In August, after a 20-year battle, the school regained good standing. But, while the legacy of Morris Brown is being preserved in a new crop of students, part of the school’s history is still in jeopardy.
Some of the buildings that had been a part of the college since 1932, and part of Atlanta University before that, were sold when Morris Brown declared bankruptcy more than a decade ago. They have remained vacant and vulnerable for years, according to the Georgia Trust for Historic Preservation’s 2022 list of Places in Peril.
Who will save these historic spaces? Who decides if they are worth saving? And why do our efforts at preservation always feel so reactionary rather than proactive?
Atlanta has a bad reputation when it comes to preserving its historic spaces, even if that reputation isn’t entirely warranted. When a structure has fallen into a dilapidated state, it seems the remedy most often suggested is to tear it down. While that often triggers a public outcry, it may be too little too late.
While I don’t know if anyone is planning to take a wrecking ball to the old Morris Brown buildings, I do believe the time to act is long before they are in peril.
In the past decade, grassroots advocacy has been drawing more attention to places crumbling under years of divestment and neglect.

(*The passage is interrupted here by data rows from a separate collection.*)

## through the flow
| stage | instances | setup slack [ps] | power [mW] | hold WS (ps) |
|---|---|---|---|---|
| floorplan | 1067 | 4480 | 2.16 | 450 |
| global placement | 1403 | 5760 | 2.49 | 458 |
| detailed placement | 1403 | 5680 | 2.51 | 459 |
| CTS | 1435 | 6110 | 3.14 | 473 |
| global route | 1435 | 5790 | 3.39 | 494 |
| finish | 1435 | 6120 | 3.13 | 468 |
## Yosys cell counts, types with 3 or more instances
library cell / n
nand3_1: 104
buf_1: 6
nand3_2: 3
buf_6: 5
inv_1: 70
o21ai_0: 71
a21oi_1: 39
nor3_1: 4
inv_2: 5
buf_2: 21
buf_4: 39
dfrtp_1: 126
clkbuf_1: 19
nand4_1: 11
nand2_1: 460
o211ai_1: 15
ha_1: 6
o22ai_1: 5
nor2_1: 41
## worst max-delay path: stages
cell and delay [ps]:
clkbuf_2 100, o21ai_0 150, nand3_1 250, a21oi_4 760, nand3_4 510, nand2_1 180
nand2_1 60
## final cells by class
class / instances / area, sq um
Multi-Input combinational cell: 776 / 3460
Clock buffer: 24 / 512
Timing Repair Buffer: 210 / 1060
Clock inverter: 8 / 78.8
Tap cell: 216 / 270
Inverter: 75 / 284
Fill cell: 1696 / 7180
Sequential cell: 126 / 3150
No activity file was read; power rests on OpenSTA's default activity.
**src/rtl/pipe_scheduler.sv**
```systemverilog
// pipe_scheduler: run-state FSM, scroll tick, pipe positions/gaps and pass score for Flappy Bird.
module pipe_scheduler #(
    parameter int TICK_DIV = 500000,
    parameter int X_START  = 784,
    parameter int X_LEFT   = 144,
    parameter int PIPE_W   = 40,
    parameter int SPACING  = 320,
    parameter int Y_MIN    = 135
) (
    input  logic        Clk,
    input  logic        Reset,
    input  logic        Start,
    input  logic        Ack,
    input  logic        Lost,
    input  logic [9:0]  BirdX,
    output logic [9:0]  PipeX1,
    output logic [9:0]  PipeY1,
    output logic [9:0]  PipeX2,
    output logic [9:0]  PipeY2,
    output logic        PipeEn1,
    output logic        PipeEn2,
    output logic [15:0] Score,
    output logic        ScorePulse,
    output logic        q_I,
    output logic        q_Run,
    output logic        q_Over
);
    localparam int CW = $clog2(TICK_DIV + 1);
    localparam logic [9:0] XS = 10'(X_START);
    localparam logic [9:0] XW = 10'(X_LEFT - PIPE_W);
    localparam logic [9:0] XE = 10'(X_START - SPACING);
    localparam logic [9:0] YM = 10'(Y_MIN);

    typedef enum logic [1:0] {IDLE, RUN, OVER} state_t;

    state_t        state_q;
    logic [CW-1:0] cnt_q;
    logic [15:0]   lfsr_q, lfsr_d, score_q, score_d;
    logic [9:0]    x1_q, x2_q, y1_q, y2_q, nx1, nx2, y_new;
    logic          en1_q, en2_q, pulse_q, tick, hit1, hit2;
    logic [16:0]   sum;

    assign lfsr_d  = {lfsr_q[14:0], lfsr_q[15] ^ lfsr_q[13] ^ lfsr_q[12] ^ lfsr_q[10]};
    assign y_new   = YM + {2'b00, lfsr_q[7:0]};
    assign tick    = (state_q == RUN) && (cnt_q == CW'(TICK_DIV - 1));
    assign hit1    = en1_q && (({1'b0, x1_q} + 11'(PIPE_W)) == {1'b0, BirdX});
    assign hit2    = en2_q && (({1'b0, x2_q} + 11'(PIPE_W)) == {1'b0, BirdX});
    assign sum     = {1'b0, score_q} + 17'(hit1) + 17'(hit2);
    assign score_d = sum[16] ? 16'hFFFF : sum[15:0];
    assign nx1     = (x1_q == XW) ? XS : x1_q - 10'd1;
    assign nx2     = (x2_q == XW) ? XS : x2_q - 10'd1;

    always_ff @(posedge Clk or negedge Reset) begin
        if (!Reset) begin
            state_q <= IDLE;
            cnt_q   <= '0;
            lfsr_q  <= 16'hACE1;
            x1_q    <= XS;
            x2_q    <= XS;
            y1_q    <= YM;
            y2_q    <= YM;
            en1_q   <= 1'b0;
            en2_q   <= 1'b0;
            score_q <= '0;
            pulse_q <= 1'b0;
        end else begin
            lfsr_q  <= lfsr_d;
            pulse_q <= 1'b0;
            case (state_q)
                IDLE: if (Start) begin
                    state_q <= RUN;
                    score_q <= '0;
                    en1_q   <= 1'b1;
                    y1_q    <= y_new;
                    cnt_q   <= '0;
                end
                RUN: if (Lost) begin
                    state_q <= OVER;
                end else begin
                    cnt_q <= tick ? '0 : cnt_q + 1'b1;
                    if (tick) begin
                        if (en1_q) begin
                            x1_q <= nx1;
                            if (x1_q == XW) y1_q <= y_new;
                        end
                        // pipe 2 is enabled once, the first time pipe 1 crosses the spacing mark
                        if (en2_q) begin
                            x2_q <= nx2;
                            if (x2_q == XW) y2_q <= y_new;
                        end else if (en1_q && x1_q == XE) begin
                            en2_q <= 1'b1;
                            y2_q  <= y_new;
                        end
                        if (hit1 || hit2) begin
                            score_q <= score_d;
                            pulse_q <= 1'b1;
                        end
                    end
                end
                OVER: if (Ack) begin
                    state_q <= IDLE;
                    x1_q    <= XS;
                    x2_q    <= XS;
                    y1_q    <= YM;
                    y2_q    <= YM;
                    en1_q   <= 1'b0;
                    en2_q   <= 1'b0;
                end
                default: state_q <= IDLE;
            endcase
        end
    end

    assign PipeX1     = x1_q;
    assign PipeY1     = y1_q;
    assign PipeX2     = x2_q;
    assign PipeY2     = y2_q;
    assign PipeEn1    = en1_q;
    assign PipeEn2    = en2_q;
    assign Score      = score_q;
    assign ScorePulse = pulse_q;
    assign q_I        = state_q == IDLE;
    assign q_Run      = state_q == RUN;
    assign q_Over     = state_q == OVER;
endmodule

```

Three women are fighting for the preservation of Buckhead’s Piney Grove Cemetery, which has been around since the 1800s. They formed a nonprofit early this year to restore the cemetery. Though it is now surrounded by apartments and townhomes, the cemetery is the burial site for more than 300 Black Atlantans.
Roughly two and a half hours south of Atlanta, a group secured funds to renovate what was once the Americus Colored Hospital and to turn it into a museum. Built in 1923, the Sumter County hospital was one of the few to employ Black doctors and serve Black patients before it closed in 1953. It then played many different roles in the community. In 2019, thanks to the Americas-Sumter County Movement Remembered Committee, the National Park Service awarded two $500,000 grants toward the project.
Preserving sites of cultural importance to minority groups has always been an uphill climb in America, even from the earliest moments in the mid-1700s, when pioneers during the expansion West saved indigenous structures even as they removed indigenous people from the region.
The focus of the pioneers’ preservation, even then, was architecture and its lessons, rather than culture.
And that’s the way it’s often gone. Preservation efforts at the federal and state levels focus mostly on historical sites with patriotic and architectural significance.
Residents of Collier Heights, a historically Black community in northwest Atlanta, gained National Register of Historic Places status for its wealth of ranch-style homes — not for its cultural significance as a neighborhood where civil rights activists such as Ralph David Abernathy lived.
We can learn a great deal about the past by looking at how people lived, the buildings where they learned, the hospitals where they were nursed, the cemeteries where they were laid to rest. Studying the past isn’t all about architecture, and it’s not only about sites where significant battles took place or where presidents lived.
“We can call it whatever we want to, but culture and identity are a component of historic preservation. That is why you are seeing more interest now in historic preservation in urban environments,” said David Mitchell, executive director of Atlanta Preservation Center. “We are going to get into stuff that isn’t traditional. If we are a city as dynamic as we would like to believe we are, then we should be able to do this with no problem.”
Often, the problem is, who is going to lead the conversation?
There are so many moving parts when it comes to historic preservation, and I’m awed by the communities and individuals that have mobilized and managed to save treasured spaces.
But let’s face it, money is always an issue.
We need more efforts to help people and communities connect with resources and strategies for preservation. And we need to be more open to what should be saved, especially in communities that were long left out of the conversation.